__How to complete this task__. Send back the entries exactly as they were given.

- - - -

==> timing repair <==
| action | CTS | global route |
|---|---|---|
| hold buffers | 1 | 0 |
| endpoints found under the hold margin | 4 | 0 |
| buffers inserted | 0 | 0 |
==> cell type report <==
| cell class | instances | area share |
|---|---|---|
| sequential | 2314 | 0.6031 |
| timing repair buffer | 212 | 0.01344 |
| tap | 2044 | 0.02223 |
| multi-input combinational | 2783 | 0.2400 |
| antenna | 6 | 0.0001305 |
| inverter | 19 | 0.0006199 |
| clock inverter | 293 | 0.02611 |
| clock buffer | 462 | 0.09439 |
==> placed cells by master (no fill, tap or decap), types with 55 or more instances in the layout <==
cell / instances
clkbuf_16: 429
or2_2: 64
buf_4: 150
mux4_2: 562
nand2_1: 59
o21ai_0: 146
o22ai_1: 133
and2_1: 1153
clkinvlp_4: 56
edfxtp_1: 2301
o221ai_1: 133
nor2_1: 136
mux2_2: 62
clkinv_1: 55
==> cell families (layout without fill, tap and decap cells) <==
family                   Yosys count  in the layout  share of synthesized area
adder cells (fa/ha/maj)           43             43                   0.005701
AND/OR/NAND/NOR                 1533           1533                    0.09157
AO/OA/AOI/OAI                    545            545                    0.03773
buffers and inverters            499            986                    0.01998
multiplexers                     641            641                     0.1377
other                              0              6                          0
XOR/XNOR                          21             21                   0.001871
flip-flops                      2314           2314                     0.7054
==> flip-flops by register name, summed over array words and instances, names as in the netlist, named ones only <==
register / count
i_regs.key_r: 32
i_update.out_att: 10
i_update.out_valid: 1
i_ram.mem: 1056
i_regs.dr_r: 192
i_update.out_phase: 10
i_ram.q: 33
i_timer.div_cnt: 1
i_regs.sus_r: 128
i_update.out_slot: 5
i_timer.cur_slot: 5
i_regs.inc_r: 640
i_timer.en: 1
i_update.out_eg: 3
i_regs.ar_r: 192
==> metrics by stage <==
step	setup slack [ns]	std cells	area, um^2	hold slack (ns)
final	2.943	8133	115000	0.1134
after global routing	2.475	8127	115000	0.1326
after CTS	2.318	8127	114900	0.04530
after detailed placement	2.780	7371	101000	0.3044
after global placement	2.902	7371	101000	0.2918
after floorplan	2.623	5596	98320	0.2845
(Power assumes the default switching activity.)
### src/hdl/pixel_scan.sv
// Raster walker for the fractal generator
// Steps the complex coordinate and hands one pixel at a time to the core

`timescale 1ns/100ps

module pixel_scan (
    input  logic                       out_stream_aclk,
    input  logic                       axi_resetn,
    input  fractal_pkg::fractal_cfg_t  cfg_i,
    input  logic                       fifo_full_i,
    input  logic                       core_busy_i,
    output logic                       start_o,
    output fractal_pkg::pixel_job_t    job_o,
    output fractal_pkg::fractal_cfg_t  cfg_o
);

    import fractal_pkg::*;

    logic [X_WIDTH-1:0] x_cnt;
    logic [Y_WIDTH-1:0] y_cnt;
    coord_t             cur_x, cur_y;  // coordinate of the next pixel
    coord_t             px, py;
    fractal_cfg_t       cfg_q, cfg_now;
    pixel_job_t         job_q;
    logic               start_q;
    logic               issue;
    logic               frame_start, last_x, last_y;

    assign frame_start = (x_cnt == '0) && (y_cnt == '0);
    assign last_x      = (x_cnt == X_WIDTH'(FRAME_WIDTH - 1));
    assign last_y      = (y_cnt == Y_WIDTH'(FRAME_HEIGHT - 1));

    // New settings only at the top left pixel
    assign cfg_now = frame_start ? cfg_i : cfg_q;
    assign px      = frame_start ? cfg_i.start_x : cur_x;
    assign py      = frame_start ? cfg_i.start_y : cur_y;

    // Core idle, no start in flight, room in the FIFO
    assign issue = !core_busy_i && !start_q && !fifo_full_i;

    always_ff @(posedge out_stream_aclk) begin
        if (!axi_resetn) begin
            x_cnt   <= '0;
            y_cnt   <= '0;
            start_q <= 1'b0;
        end else begin
            start_q <= issue;
            if (issue) begin
                if (last_x) begin
                    x_cnt <= '0;
                    y_cnt <= last_y ? '0 : y_cnt + 1'b1;
                end else begin
                    x_cnt <= x_cnt + 1'b1;
                end
            end
        end
    end

    always_ff @(posedge out_stream_aclk) begin
        if (issue) begin
            cfg_q <= cfg_now;
            job_q <= '{zx: px, zy: py, sof: frame_start, eol: last_x};
            if (last_x) begin
                cur_x <= cfg_now.start_x;
                cur_y <= py - cfg_now.step;  // y runs downwards
            end else begin
                cur_x <= px + cfg_now.step;
                cur_y <= py;
            end
        end
    end

    assign start_o = start_q;
    assign job_o   = job_q;
    assign cfg_o   = cfg_q;

endmodule

### config.mk
export PLATFORM = sky130hd
export DESIGN_NAME = pixel_scan
export DESIGN_NICKNAME = d
export VERILOG_FILES = /design/src/hdl/fractal_pkg.sv /design/src/hdl/pixel_scan.sv
export SDC_FILE = /design/constraint.sdc
export NUM_CORES = 1
export LEC_CHECK = 0
export ABC_AREA = 1
export ABC_CLOCK_PERIOD_IN_PS = 23100
export BUFFER_PORTS_ARGS = -buffer_cell sky130_fd_sc_hd__buf_2
export CAP_MARGIN = 20
export CORE_MARGIN = 2
export CORE_UTILIZATION = 59
export DETAILED_ROUTE_END_ITERATION = 7
export GPL_ROUTABILITY_DRIVEN = 0
export PLACE_DENSITY = 0.87
export SYNTH_ARGS = -nofsm -noshare
export SYNTH_HDL_FRONTEND = slang
export SYNTH_SLANG_ARGS = --single-unit
### constraint.sdc
create_clock -name out_stream_aclk -period 23.1 [get_ports out_stream_aclk]
set_clock_uncertainty 0.2 [all_clocks]
set_input_delay 1.155 -clock out_stream_aclk [delete_from_list [all_inputs] [get_ports out_stream_aclk]]
set_output_delay 1.155 -clock out_stream_aclk [all_outputs]
set_load 0.05 [all_outputs]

- - - -

__Result for this task__.
==> timing repair <==
| action | CTS | global route |
|---|---|---|
| hold buffers | 1 | 0 |
| endpoints found under the hold margin | 4 | 0 |
| buffers inserted | 0 | 0 |
==> cell type report <==
| cell class | instances | area share |
|---|---|---|
| sequential | 2314 | 0.6031 |
| timing repair buffer | 212 | 0.01344 |
| tap | 2044 | 0.02223 |
| multi-input combinational | 2783 | 0.2400 |
| antenna | 6 | 0.0001305 |
| inverter | 19 | 0.0006199 |
| clock inverter | 293 | 0.02611 |
| clock buffer | 462 | 0.09439 |
==> placed cells by master (no fill, tap or decap), types with 55 or more instances in the layout <==
cell / instances
clkbuf_16: 429
or2_2: 64
buf_4: 150
mux4_2: 562
nand2_1: 59
o21ai_0: 146
o22ai_1: 133
and2_1: 1153
clkinvlp_4: 56
edfxtp_1: 2301
o221ai_1: 133
nor2_1: 136
mux2_2: 62
clkinv_1: 55
==> cell families (layout without fill, tap and decap cells) <==
family                   Yosys count  in the layout  share of synthesized area
adder cells (fa/ha/maj)           43             43                   0.005701
AND/OR/NAND/NOR                 1533           1533                    0.09157
AO/OA/AOI/OAI                    545            545                    0.03773
buffers and inverters            499            986                    0.01998
multiplexers                     641            641                     0.1377
other                              0              6                          0
XOR/XNOR                          21             21                   0.001871
flip-flops                      2314           2314                     0.7054
==> flip-flops by register name, summed over array words and instances, names as in the netlist, named ones only <==
register / count
i_regs.key_r: 32
i_update.out_att: 10
i_update.out_valid: 1
i_ram.mem: 1056
i_regs.dr_r: 192
i_update.out_phase: 10
i_ram.q: 33
i_timer.div_cnt: 1
i_regs.sus_r: 128
i_update.out_slot: 5
i_timer.cur_slot: 5
i_regs.inc_r: 640
i_timer.en: 1
i_update.out_eg: 3
i_regs.ar_r: 192
==> metrics by stage <==
step	setup slack [ns]	std cells	area, um^2	hold slack (ns)
final	2.943	8133	115000	0.1134
after global routing	2.475	8127	115000	0.1326
after CTS	2.318	8127	114900	0.04530
after detailed placement	2.780	7371	101000	0.3044
after global placement	2.902	7371	101000	0.2918
after floorplan	2.623	5596	98320	0.2845
(Power assumes the default switching activity.)
### src/hdl/pixel_scan.sv
// Raster walker for the fractal generator
// Steps the complex coordinate and hands one pixel at a time to the core

`timescale 1ns/100ps

module pixel_scan (
    input  logic                       out_stream_aclk,
    input  logic                       axi_resetn,
    input  fractal_pkg::fractal_cfg_t  cfg_i,
    input  logic                       fifo_full_i,
    input  logic                       core_busy_i,
    output logic                       start_o,
    output fractal_pkg::pixel_job_t    job_o,
    output fractal_pkg::fractal_cfg_t  cfg_o
);

    import fractal_pkg::*;

    logic [X_WIDTH-1:0] x_cnt;
    logic [Y_WIDTH-1:0] y_cnt;
    coord_t             cur_x, cur_y;  // coordinate of the next pixel
    coord_t             px, py;
    fractal_cfg_t       cfg_q, cfg_now;
    pixel_job_t         job_q;
    logic               start_q;
    logic               issue;
    logic               frame_start, last_x, last_y;

    assign frame_start = (x_cnt == '0) && (y_cnt == '0);
    assign last_x      = (x_cnt == X_WIDTH'(FRAME_WIDTH - 1));
    assign last_y      = (y_cnt == Y_WIDTH'(FRAME_HEIGHT - 1));

    // New settings only at the top left pixel
    assign cfg_now = frame_start ? cfg_i : cfg_q;
    assign px      = frame_start ? cfg_i.start_x : cur_x;
    assign py      = frame_start ? cfg_i.start_y : cur_y;

    // Core idle, no start in flight, room in the FIFO
    assign issue = !core_busy_i && !start_q && !fifo_full_i;

    always_ff @(posedge out_stream_aclk) begin
        if (!axi_resetn) begin
            x_cnt   <= '0;
            y_cnt   <= '0;
            start_q <= 1'b0;
        end else begin
            start_q <= issue;
            if (issue) begin
                if (last_x) begin
                    x_cnt <= '0;
                    y_cnt <= last_y ? '0 : y_cnt + 1'b1;
                end else begin
                    x_cnt <= x_cnt + 1'b1;
                end
            end
        end
    end

    always_ff @(posedge out_stream_aclk) begin
        if (issue) begin
            cfg_q <= cfg_now;
            job_q <= '{zx: px, zy: py, sof: frame_start, eol: last_x};
            if (last_x) begin
                cur_x <= cfg_now.start_x;
                cur_y <= py - cfg_now.step;  // y runs downwards
            end else begin
                cur_x <= px + cfg_now.step;
                cur_y <= py;
            end
        end
    end

    assign start_o = start_q;
    assign job_o   = job_q;
    assign cfg_o   = cfg_q;

endmodule

### config.mk
export PLATFORM = sky130hd
export DESIGN_NAME = pixel_scan
export DESIGN_NICKNAME = d
export VERILOG_FILES = /design/src/hdl/fractal_pkg.sv /design/src/hdl/pixel_scan.sv
export SDC_FILE = /design/constraint.sdc
export NUM_CORES = 1
export LEC_CHECK = 0
export ABC_AREA = 1
export ABC_CLOCK_PERIOD_IN_PS = 23100
export BUFFER_PORTS_ARGS = -buffer_cell sky130_fd_sc_hd__buf_2
export CAP_MARGIN = 20
export CORE_MARGIN = 2
export CORE_UTILIZATION = 59
export DETAILED_ROUTE_END_ITERATION = 7
export GPL_ROUTABILITY_DRIVEN = 0
export PLACE_DENSITY = 0.87
export SYNTH_ARGS = -nofsm -noshare
export SYNTH_HDL_FRONTEND = slang
export SYNTH_SLANG_ARGS = --single-unit
### constraint.sdc
create_clock -name out_stream_aclk -period 23.1 [get_ports out_stream_aclk]
set_clock_uncertainty 0.2 [all_clocks]
set_input_delay 1.155 -clock out_stream_aclk [delete_from_list [all_inputs] [get_ports out_stream_aclk]]
set_output_delay 1.155 -clock out_stream_aclk [all_outputs]
set_load 0.05 [all_outputs]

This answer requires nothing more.